We did some ananlysis of the problem and found that the doc taking so long
to transform contains a node list of 22,000 elements that are all child
elements of a single element.
We used Quantify to track down the bottleneck. The result is when applying
the template
<xsl:apply-templates select="@*|node()"/>
a long time is spent in evaluating the XPath "@*|node()".
The compiled XPath is
SORT
UNION
COLLECT attrs all
COLLECT nodes all
The call stack when evaluating is:
xmlXPathCompOpEval
xmlXPathNodeSetSort
xmlXPathCmpNodes
The sort operation performs worst case in this scenario since the two
collected node sets are already sorted. xmlXPathNodeSetSort uses Shell sort,
which is O(log N * N) number of compares. xmlXPathCmpNodes itself is O(N)

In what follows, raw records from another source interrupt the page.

## alpha
// axis_gain_wrapper
module axis_gain_wrapper #(
    parameter integer C_S_AXI_DATA_WIDTH = 32,
    parameter integer C_S_AXI_ADDR_WIDTH = 4,
    parameter integer AUDIO_WIDTH        = 16,
    parameter integer GAIN_FBITS         = 12
)(
    input  wire aclk,
    input  wire aresetn,
    input  wire [31:0] s_axis_tdata,
    input  wire        s_axis_tlast,
    input  wire        s_axis_tvalid,
    output wire        s_axis_tready,
    output wire [31:0] m_axis_tdata,
    output wire        m_axis_tlast,
    output wire        m_axis_tvalid,
    input  wire        m_axis_tready,
    input  wire [C_S_AXI_ADDR_WIDTH-1:0] s_axi_awaddr,
    input  wire                          s_axi_awvalid,
    output reg                           s_axi_awready,
    input  wire [C_S_AXI_DATA_WIDTH-1:0] s_axi_wdata,
    input  wire [3:0]                    s_axi_wstrb,
    input  wire                          s_axi_wvalid,
    output reg                           s_axi_wready,
    output reg  [1:0]                    s_axi_bresp,
    output reg                           s_axi_bvalid,
    input  wire                          s_axi_bready,
    input  wire [C_S_AXI_ADDR_WIDTH-1:0] s_axi_araddr,
    input  wire                          s_axi_arvalid,
    output reg                           s_axi_arready,
    output reg  [C_S_AXI_DATA_WIDTH-1:0] s_axi_rdata,
    output reg  [1:0]                    s_axi_rresp,
    output reg                           s_axi_rvalid,
    input  wire                          s_axi_rready
);
Size: about 170 flip-flops, roughly 26000 um^2 of cells after synthesis.
clock: 8.14 ns
lec_check: 0
cap_margin: 40
cell_pad_in_sites_detail_placement: 1
cell_pad_in_sites_global_placement: 3
core_aspect_ratio: 1.78
core_margin: 2
core_utilization: 32
cts_cluster_diameter: 229
cts_cluster_size: 85
gpl_routability_driven: 1
hold_slack_margin: -0.05
max_routing_layer: met5
place_density: 0.77
setup_slack_margin: -0.73
slew_margin: 10
tns_end_percent: 95
run.sh (not shown) runs the stock make flow with config.mk's settings and CLKGATE_MAP_FILE=.
[flow] alpha | stages: complete | final checks: fail | reason: setup timing
--- input diff alpha..beta ---
- removing SETUP_SLACK_MARGIN (formerly -0.73)
- changing CORE_UTILIZATION from 32 to 64
- removing CTS_CLUSTER_DIAMETER (formerly 229)
- removing CTS_CLUSTER_SIZE (formerly 85)
- removing CELL_PAD_IN_SITES_GLOBAL_PLACEMENT (formerly 3)
- removing CELL_PAD_IN_SITES_DETAIL_PLACEMENT (formerly 1)
- changing CAP_MARGIN from 40 to 20
- removing CORE_ASPECT_RATIO (formerly 1.78)
- removing HOLD_SLACK_MARGIN (formerly -0.05)
- changing SLEW_MARGIN from 10 to 20
- removing GPL_ROUTABILITY_DRIVEN (formerly 1)
- removing TNS_END_PERCENT (formerly 95)
- changing PLACE_DENSITY from 0.77 to 0.35
- removing MAX_ROUTING_LAYER (formerly met5)
- changing the clock period (ns, I/O delays scaled along) from 8.14 to 12.1
==> comparison <==
Both conditions hold for beta: the flow ran to the end and the final layout passed the timing, design-rule and antenna checks. Against alpha, cell count after placement in beta fell by more than 10%. Cell count: beta lower than alpha. beta against alpha: setup TNS shows an increase of 2.00 ns, wire length moved down.
Input-level comparison between gamma and beta:
- putting CTS_CLUSTER_DIAMETER at 218 where nothing was set
- putting CTS_CLUSTER_SIZE at 31 where nothing was set
- swapping 64 for 66 in CORE_UTILIZATION
- clearing PLACE_DENSITY, which used to be 0.35
- swapping 12.1 for 6.67 in the clock period (ns, I/O delays scaled along)
Results
- gamma -> stages 100% | layout checks FAIL | setup timing
- beta → gamma: hold slack climbed 0.0083 ns; worst setup slack dropped 2.98 ns.
- beta ended up with s_axis_tdata[29] as its worst setup path startpoint; gamma ended up with s_axis_tdata[11].
- Summary of gamma over beta: biggest cell delay along the critical path shows a reduction of 0.51 ns, cell area shows an increase of 5100 um^2, initial antenna violation count shows an increase of 5.
Input-level comparison between delta and gamma:
- clearing CTS_CLUSTER_DIAMETER, which used to be 218
- clearing CTS_CLUSTER_SIZE, which used to be 31
- swapping 66 for 40 in CORE_UTILIZATION
- swapping 6.67 for 8.0 in the clock period (ns, I/O delays scaled along)
--- outcome ---
delta | stages: all done | timing, DRC, antenna: all pass
The launching instance or port of the critical path comes out s_axis_tdata[11] in one run and s_axis_tdata[7] in the other, namely in gamma and delta respectively.
Higher wire length of the first global-routing pass goes to gamma over delta.
Area share of buffers outside the clock network in delta is 4.2 points lower than in gamma
Total power density per cell area, delta vs gamma: down by more than 10%

---

== ember ==
axis_gain_wrapper again, from the RTL that the note above started with.
// axis_gain_wrapper
module axis_gain_wrapper #(
    parameter integer C_S_AXI_DATA_WIDTH = 32,
    parameter integer C_S_AXI_ADDR_WIDTH = 4,
    parameter integer AUDIO_WIDTH        = 16,
    parameter integer GAIN_FBITS         = 12
)(
    input  wire aclk,
    input  wire aresetn,
    input  wire [31:0] s_axis_tdata,
    input  wire        s_axis_tlast,
    input  wire        s_axis_tvalid,
    output wire        s_axis_tready,
    output wire [31:0] m_axis_tdata,
    output wire        m_axis_tlast,
    output wire        m_axis_tvalid,
    input  wire        m_axis_tready,
    input  wire [C_S_AXI_ADDR_WIDTH-1:0] s_axi_awaddr,
    input  wire                          s_axi_awvalid,
    output reg                           s_axi_awready,
    input  wire [C_S_AXI_DATA_WIDTH-1:0] s_axi_wdata,
    input  wire [3:0]                    s_axi_wstrb,
    input  wire                          s_axi_wvalid,
    output reg                           s_axi_wready,
    output reg  [1:0]                    s_axi_bresp,
    output reg                           s_axi_bvalid,
    input  wire                          s_axi_bready,
    input  wire [C_S_AXI_ADDR_WIDTH-1:0] s_axi_araddr,
    input  wire                          s_axi_arvalid,
    output reg                           s_axi_arready,
    output reg  [C_S_AXI_DATA_WIDTH-1:0] s_axi_rdata,
    output reg  [1:0]                    s_axi_rresp,
    output reg                           s_axi_rvalid,
    input  wire                          s_axi_rready
);
    reg [31:0] reg_control;
    reg [31:0] reg_gain_l;
    reg [31:0] reg_gain_r;
    wire [1:0] addr_w = s_axi_awaddr[3:2];
    wire [1:0] addr_r = s_axi_araddr[3:2];
    always @(posedge aclk) begin
        if (!aresetn) begin
            s_axi_awready <= 1'b0;
            s_axi_wready  <= 1'b0;
            s_axi_bvalid  <= 1'b0;
            s_axi_bresp   <= 2'b00;
            reg_control <= 32'b0;
            reg_gain_l  <= 32'h0000_1000;  
            reg_gain_r  <= 32'h0000_1000;
        end else begin
            if (!s_axi_awready && s_axi_awvalid && s_axi_wvalid) begin
                s_axi_awready <= 1'b1;
  ...
Settings: LEC_CHECK=0, CAP_MARGIN=30, CORE_ASPECT_RATIO=0.84, CORE_MARGIN=2, CORE_UTILIZATION=72, CTS_CLUSTER_DIAMETER=218, CTS_CLUSTER_SIZE=31, HOLD_SLACK_MARGIN=-0.09, PLACE_DENSITY=0.63, SLEW_MARGIN=20, TNS_END_PERCENT=75; clock period 6.2 ns.
Complete run, failing final checks: ember, reason negative setup slack.
Input-level comparison between tundra and ember:
Settings: CTS_CLUSTER_DIAMETER now 79, was 218; PLACE_DENSITY now 0.39, was 0.63; HOLD_SLACK_MARGIN no longer set, was -0.09; CORE_ASPECT_RATIO no longer set, was 0.84; CAP_MARGIN now 20, was 30; TNS_END_PERCENT now 10, was 75; CTS_CLUSTER_SIZE no longer set, was 31; the clock period (ns, I/O delays scaled along) now 8.85, was 6.2.
[summary]
- In tundra relative to ember, cell-internal power had gone down by more than a quarter.
- s_axis_tdata[25] as the start point of the critical path was reported by tundra, and s_axis_tdata[15] by ember.
- tundra | status: complete | timing, DRC, antenna: pass
- Against ember, tundra comes in about 10% lower on final area.
- Between tundra and ember, the difference in post-synthesis chip area from yosys is negligible.
- Against ember, tundra comes in 278 lower on final net count.
- Register-to-register slack (higher): tundra
- Detailed-route wire length sits lower in tundra than in ember.
Inputs modified between tundra and willow:
Settings: a deleted TNS_END_PERCENT that had been 10; a change of CORE_UTILIZATION from 72 to 40; a deleted CTS_CLUSTER_DIAMETER that had been 79; a deleted PLACE_DENSITY that had been 0.39; a change of the clock period (ns, I/O delays scaled along) from 8.85 to 7.82.
Results
- Looking at global-route usage, willow sits 16 points lower than tundra does.
- Looking at willow and tundra, the clock-pin slew on the worst setup and hold paths is a wash.
- Looking at routed wire length across both flows, willow is the weaker of the two, with tundra ahead.
#### Input delta (harbor over willow)
Settings: CTS_CLUSTER_SIZE newly set to 51; CORE_UTILIZATION changed from 40 to 66; the clock period (ns, I/O delays scaled along) changed from 7.82 to 6.77.
- In summary, willow completed successfully, with a layout that passed the timing, design-rule and antenna checks.
- harbor: all stages done; final checks FAILED (negative setup slack).
- Lower number of non-filler instances in the completed layout goes to harbor over willow.
- The instance area at placement on willow is in line with that on harbor.
- The setup clock skew after layout was comparable across willow and harbor.
- harbor vs willow, data required time at the worst endpoint went down by 1.08 ns.
- harbor vs. willow: total setup buffers inserted after CTS went up by 73.
- Longest individual stage delay on the worst path: lower on willow
- From willow to harbor the numbers moved as follows: overall die height went down about 22%, relative contribution of combinational cells to total power went up 6.0 points, setup slack went down 0.62 ns.
Input changes introduced in juniper (baseline for comparison: harbor):
Settings: a change of CORE_UTILIZATION from 66 to 58; a change of CTS_CLUSTER_SIZE from 51 to 14; a change of the clock period (ns, I/O delays scaled along) from 6.77 to 4.91.
### Flow results
- Final checks on juniper, whose flow otherwise completed, came back failing, citing negative setup slack.
- juniper — standard-cell row count 6.9% higher, harbor as reference
- In the flow results for juniper and harbor, the switching part of the total is smaller on juniper.
- juniper ends up with lower minimum setup slack in the final design than harbor does.
- Violation tally from detailed-route iteration zero down about 4% in juniper wrt harbor
- Compared with harbor, in juniper detailed route wirelength on metal3 lower, final period utilization higher, global-route wire length before repair higher, design area higher.
- juniper vs harbor: share of total power in the clock network up

---

## yarrow
Starting RTL as in the previous note.
make LEC_CHECK=0 CAP_MARGIN=30 CELL_PAD_IN_SITES_GLOBAL_PLACEMENT=1 CORE_ASPECT_RATIO=0.5 CORE_MARGIN=2 CORE_UTILIZATION=58 CTS_CLUSTER_DIAMETER=167 CTS_CLUSTER_SIZE=66 MAX_ROUTING_LAYER=met4 PLACE_DENSITY=0.37 SETUP_SLACK_MARGIN=-0.73 SLEW_MARGIN=20 TNS_END_PERCENT=60 finish   # period 12.2 ns
Input-level comparison between maple and yarrow:
Settings: removing CORE_ASPECT_RATIO (formerly 0.5); changing CORE_UTILIZATION from 58 to 14; removing CTS_CLUSTER_DIAMETER (formerly 167); removing CTS_CLUSTER_SIZE (formerly 66); removing CELL_PAD_IN_SITES_GLOBAL_PLACEMENT (formerly 1); changing CAP_MARGIN from 30 to 20; removing TNS_END_PERCENT (formerly 60); removing SETUP_SLACK_MARGIN (formerly -0.73); removing PLACE_DENSITY (formerly 0.37); removing MAX_ROUTING_LAYER (formerly met4); changing the clock period (ns, I/O delays scaled along) from 12.2 to 8.85.
==> comparison <==
maple went all the way through the flow, and no timing, DRC or antenna check failed. The final reports for maple and yarrow show wire length per cell after detailed routing lower in the former. Diff maple..yarrow | final-report max-slew violation count | unchanged. Going from yarrow to maple, final cell count without fillers increased by 2,038 relative to the old numbers, final core area utilization went down by 47 points, worst hold margin down 0.0048 ns.
What indigo does differently from maple at the input level:
Settings: PLACE_DENSITY newly set to 0.39; CORE_UTILIZATION changed from 14 to 61.
### Flow results
Density: indigo denser than maple
Register-to-register slack is lower on maple
The lower wire length of the first global-routing pass came out of indigo.
Delta (indigo minus maple): filler-free cell count of the finished design down about 35%, number of placement rows went down by 83.
On worst hold slack across all endpoints, indigo and maple are basically level.
Edits applied to the flow inputs when going from indigo to quartz:
Settings: putting TNS_END_PERCENT at 25 where nothing was set; putting GPL_TIMING_DRIVEN at 0 where nothing was set; clearing PLACE_DENSITY, which used to be 0.39; swapping 61 for 40 in CORE_UTILIZATION; swapping 8.85 for 8.0 in the clock period (ns, I/O delays scaled along).
Findings:
- quartz: all stages complete, timing, DRC and antenna checks passed
- Relative to indigo, routed wire length on met3 increased by 1200 um in quartz.
- Status: share of the final layout cell area in sequential cells parity (indigo, quartz)
- There was hardly any difference in final hold slack between indigo and quartz.

---

The RTL this note starts from:
==> flow/design.v <==
`timescale 1ns / 1ps
module gain_core #(
    parameter integer DWIDTH = 16,  
    parameter integer GWIDTH = 16,  
    parameter integer FBITS  = 12   
)(
    input  wire                     clk,
    input  wire                     rst_n,      
    input  wire                     ce,         
    input  wire                     en,         
    input  wire signed [DWIDTH-1:0] data_i,     
    input  wire signed [GWIDTH-1:0] data_gain,  
    output reg  signed [DWIDTH-1:0] data_o      
);
    wire signed [DWIDTH+GWIDTH-1:0] mult_raw;
    wire signed [DWIDTH+GWIDTH-1:0] mult_rounded;
    wire signed [DWIDTH+GWIDTH-1-FBITS:0] mult_scaled;
    localparam signed [DWIDTH-1:0] MAX_VAL = {1'b0, {(DWIDTH-1){1'b1}}};  
    localparam signed [DWIDTH-1:0] MIN_VAL = {1'b1, {(DWIDTH-1){1'b0}}};  
    assign mult_raw = data_i * data_gain;
    assign mult_rounded = mult_raw + (1 << (FBITS-1));
    assign mult_scaled = mult_rounded >>> FBITS;
    always @(posedge clk) begin
        if (!rst_n) begin
            data_o <= 0;
        end else if (ce) begin
            if (!en) begin
                data_o <= data_i;
            end else begin
                if (mult_scaled > MAX_VAL) begin
                    data_o <= MAX_VAL;
                end else if (mult_scaled < MIN_VAL) begin
                    data_o <= MIN_VAL;
                end else begin
                    data_o <= mult_scaled[DWIDTH-1:0];
                end
            end
        end
    end
endmodule
`timescale 1ns / 1ps
module axis_gain_wrapper #(
    parameter integer C_S_AXI_DATA_WIDTH = 32,
    parameter integer C_S_AXI_ADDR_WIDTH = 4,
    parameter integer AUDIO_WIDTH        = 16,
    parameter integer GAIN_FBITS         = 12
)(
    input  wire aclk,
    input  wire aresetn,
    input  wire [31:0] s_axis_tdata,
    input  wire        s_axis_tlast,
    input  wire        s_axis_tvalid,
    output wire        s_axis_tready,
    output wire [31:0] m_axis_tdata,
    output wire        m_axis_tlast,
    output wire        m_axis_tvalid,
    input  wire        m_axis_tready,
    input  wire [C_S_AXI_ADDR_WIDTH-1:0] s_axi_awaddr,
    input  wire                          s_axi_awvalid,
    output reg                           s_axi_awready,
    input  wire [C_S_AXI_DATA_WIDTH-1:0] s_axi_wdata,
    input  wire [3:0]                    s_axi_wstrb,
    input  wire                          s_axi_wvalid,
    output reg                           s_axi_wready,
    output reg  [1:0]                    s_axi_bresp,
    output reg                           s_axi_bvalid,
    input  wire                          s_axi_bready,
    input  wire [C_S_AXI_ADDR_WIDTH-1:0] s_axi_araddr,
    input  wire                          s_axi_arvalid,
    output reg                           s_axi_arready,
    output reg  [C_S_AXI_DATA_WIDTH-1:0] s_axi_rdata,
    output reg  [1:0]                    s_axi_rresp,
    output reg                           s_axi_rvalid,
    input  wire                          s_axi_rready
);
    reg [31:0] reg_control;
    reg [31:0] reg_gain_l;
    reg [31:0] reg_gain_r;
    wire [1:0] addr_w = s_axi_awaddr[3:2];
    wire [1:0] addr_r = s_axi_araddr[3:2];
    always @(posedge aclk) begin
        if (!aresetn) begin
            s_axi_awready <= 1'b0;
            s_axi_wready  <= 1'b0;
            s_axi_bvalid  <= 1'b0;
            s_axi_bresp   <= 2'b00;
            reg_control <= 32'b0;
            reg_gain_l  <= 32'h0000_1000;  
            reg_gain_r  <= 32'h0000_1000;
        end else begin
            if (!s_axi_awready && s_axi_awvalid && s_axi_wvalid) begin
                s_axi_awready <= 1'b1;
                s_axi_wready  <= 1'b1;
                case (addr_w)
                    2'h0: reg_control <= s_axi_wdata;
                    2'h1: reg_gain_l  <= s_axi_wdata;
                    2'h2: reg_gain_r  <= s_axi_wdata;
                    default: ;
                endcase
            end else begin
                s_axi_awready <= 1'b0;
                s_axi_wready  <= 1'b0;
            end
            if (s_axi_awready && !s_axi_bvalid) begin
                s_axi_bvalid <= 1'b1;
                s_axi_bresp  <= 2'b00;
            end else if (s_axi_bready) begin
                s_axi_bvalid <= 1'b0;
            end
        end
    end
    always @(posedge aclk) begin
        if (!aresetn) begin
            s_axi_arready <= 1'b0;
            s_axi_rvalid  <= 1'b0;
            s_axi_rdata   <= 32'b0;
            s_axi_rresp   <= 2'b00;
        end else begin
            if (!s_axi_arready && s_axi_arvalid) begin
                s_axi_arready <= 1'b1;
                s_axi_rvalid  <= 1'b1;
                case (addr_r)
                    2'h0: s_axi_rdata <= reg_control;
                    2'h1: s_axi_rdata <= reg_gain_l;
                    2'h2: s_axi_rdata <= reg_gain_r;
                    default: s_axi_rdata <= 32'b0;
                endcase
            end else begin
                s_axi_arready <= 1'b0;
                if (s_axi_rvalid && s_axi_rready)
                    s_axi_rvalid <= 1'b0;
            end
        end
    end
    reg valid_d;
    reg last_d;
    wire stream_ready = m_axis_tready || !valid_d;
    assign s_axis_tready = stream_ready;
    assign m_axis_tvalid = valid_d;
    assign m_axis_tlast  = last_d;
    wire core_ce     = stream_ready;
    wire gain_enable = reg_control[0];
    gain_core #(
        .DWIDTH(AUDIO_WIDTH),
        .GWIDTH(16),
        .FBITS (GAIN_FBITS)
    ) u_gain_l (
        .clk       (aclk),
        .rst_n     (aresetn),
        .ce        (core_ce),
        .en        (gain_enable),
        .data_i    (s_axis_tdata[15:0]),
        .data_gain (reg_gain_l[15:0]),
        .data_o    (m_axis_tdata[15:0])
    );
    gain_core #(
        .DWIDTH(AUDIO_WIDTH),
        .GWIDTH(16),
        .FBITS (GAIN_FBITS)
    ) u_gain_r (
        .clk       (aclk),
        .rst_n     (aresetn),
        .ce        (core_ce),
        .en        (gain_enable),
        .data_i    (s_axis_tdata[31:16]),
        .data_gain (reg_gain_r[15:0]),
        .data_o    (m_axis_tdata[31:16])
    );
    always @(posedge aclk) begin
        if (!aresetn) begin
            valid_d <= 1'b0;
            last_d  <= 1'b0;
        end else if (stream_ready) begin
            valid_d <= s_axis_tvalid;
            last_d  <= s_axis_tlast;
        end
    end
endmodule
Settings: LEC_CHECK=0, CAP_MARGIN=20, CELL_PAD_IN_SITES_GLOBAL_PLACEMENT=1, CORE_ASPECT_RATIO=1.92, CORE_MARGIN=2, CORE_UTILIZATION=46, CTS_CLUSTER_SIZE=73, GPL_ROUTABILITY_DRIVEN=0, GPL_TIMING_DRIVEN=1, MIN_ROUTING_LAYER=met2, PLACE_DENSITY_LB_ADDON=0.04, SLEW_MARGIN=20, TNS_END_PERCENT=55; clock period 6.64 ns.
The first run finished with setup timing left.
Next try:
ABC_AREA = 1   (was default)
CELL_PAD_IN_SITES_GLOBAL_PLACEMENT = default   (was 1)
CORE_ASPECT_RATIO = default   (was 1.92)
CORE_UTILIZATION = 52   (was 46)
CTS_CLUSTER_DIAMETER = 226   (was default)
CTS_CLUSTER_SIZE = 97   (was 73)
GPL_ROUTABILITY_DRIVEN = default   (was 0)
GPL_TIMING_DRIVEN = default   (was 1)
MIN_ROUTING_LAYER = default   (was met2)
PLACE_DENSITY_LB_ADDON = default   (was 0.04)
TNS_END_PERCENT = default   (was 55)
clock period = 5.01 ns   (was 6.64 ns; I/O delays follow)
The new run ran to the end with violations: setup timing; count of clock-buffer cells in the layout stays the same; sequential power went up by 34%; register-to-register slack got worse by 0.96 ns; final cell count went up by 16%; total power went up by 93%; setup slack got worse by 0.68 ns; critical path depth went up by 1; combinational power went up to 2.5 times its value; flip-flop count does not change.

since it has to traverse the list of all child nodes to determine the order.
Altogether this is O(N * N * log N)
Now we see three different ways to improve performance in this case:
1) optimize the XPath compilation not to sort since the collected node sets
are already sorted and the union will not change that
2) Improve xmlXPathCmpNodes by adding an child index to xmlNode, thus
quickly comparing just the index and not traversing the list
3) Avoid sorting a node set by adding a flag to the xmlXPathNodeSet
structure if the set is sorted already
We'd like to ask the list what approache we should take for this case?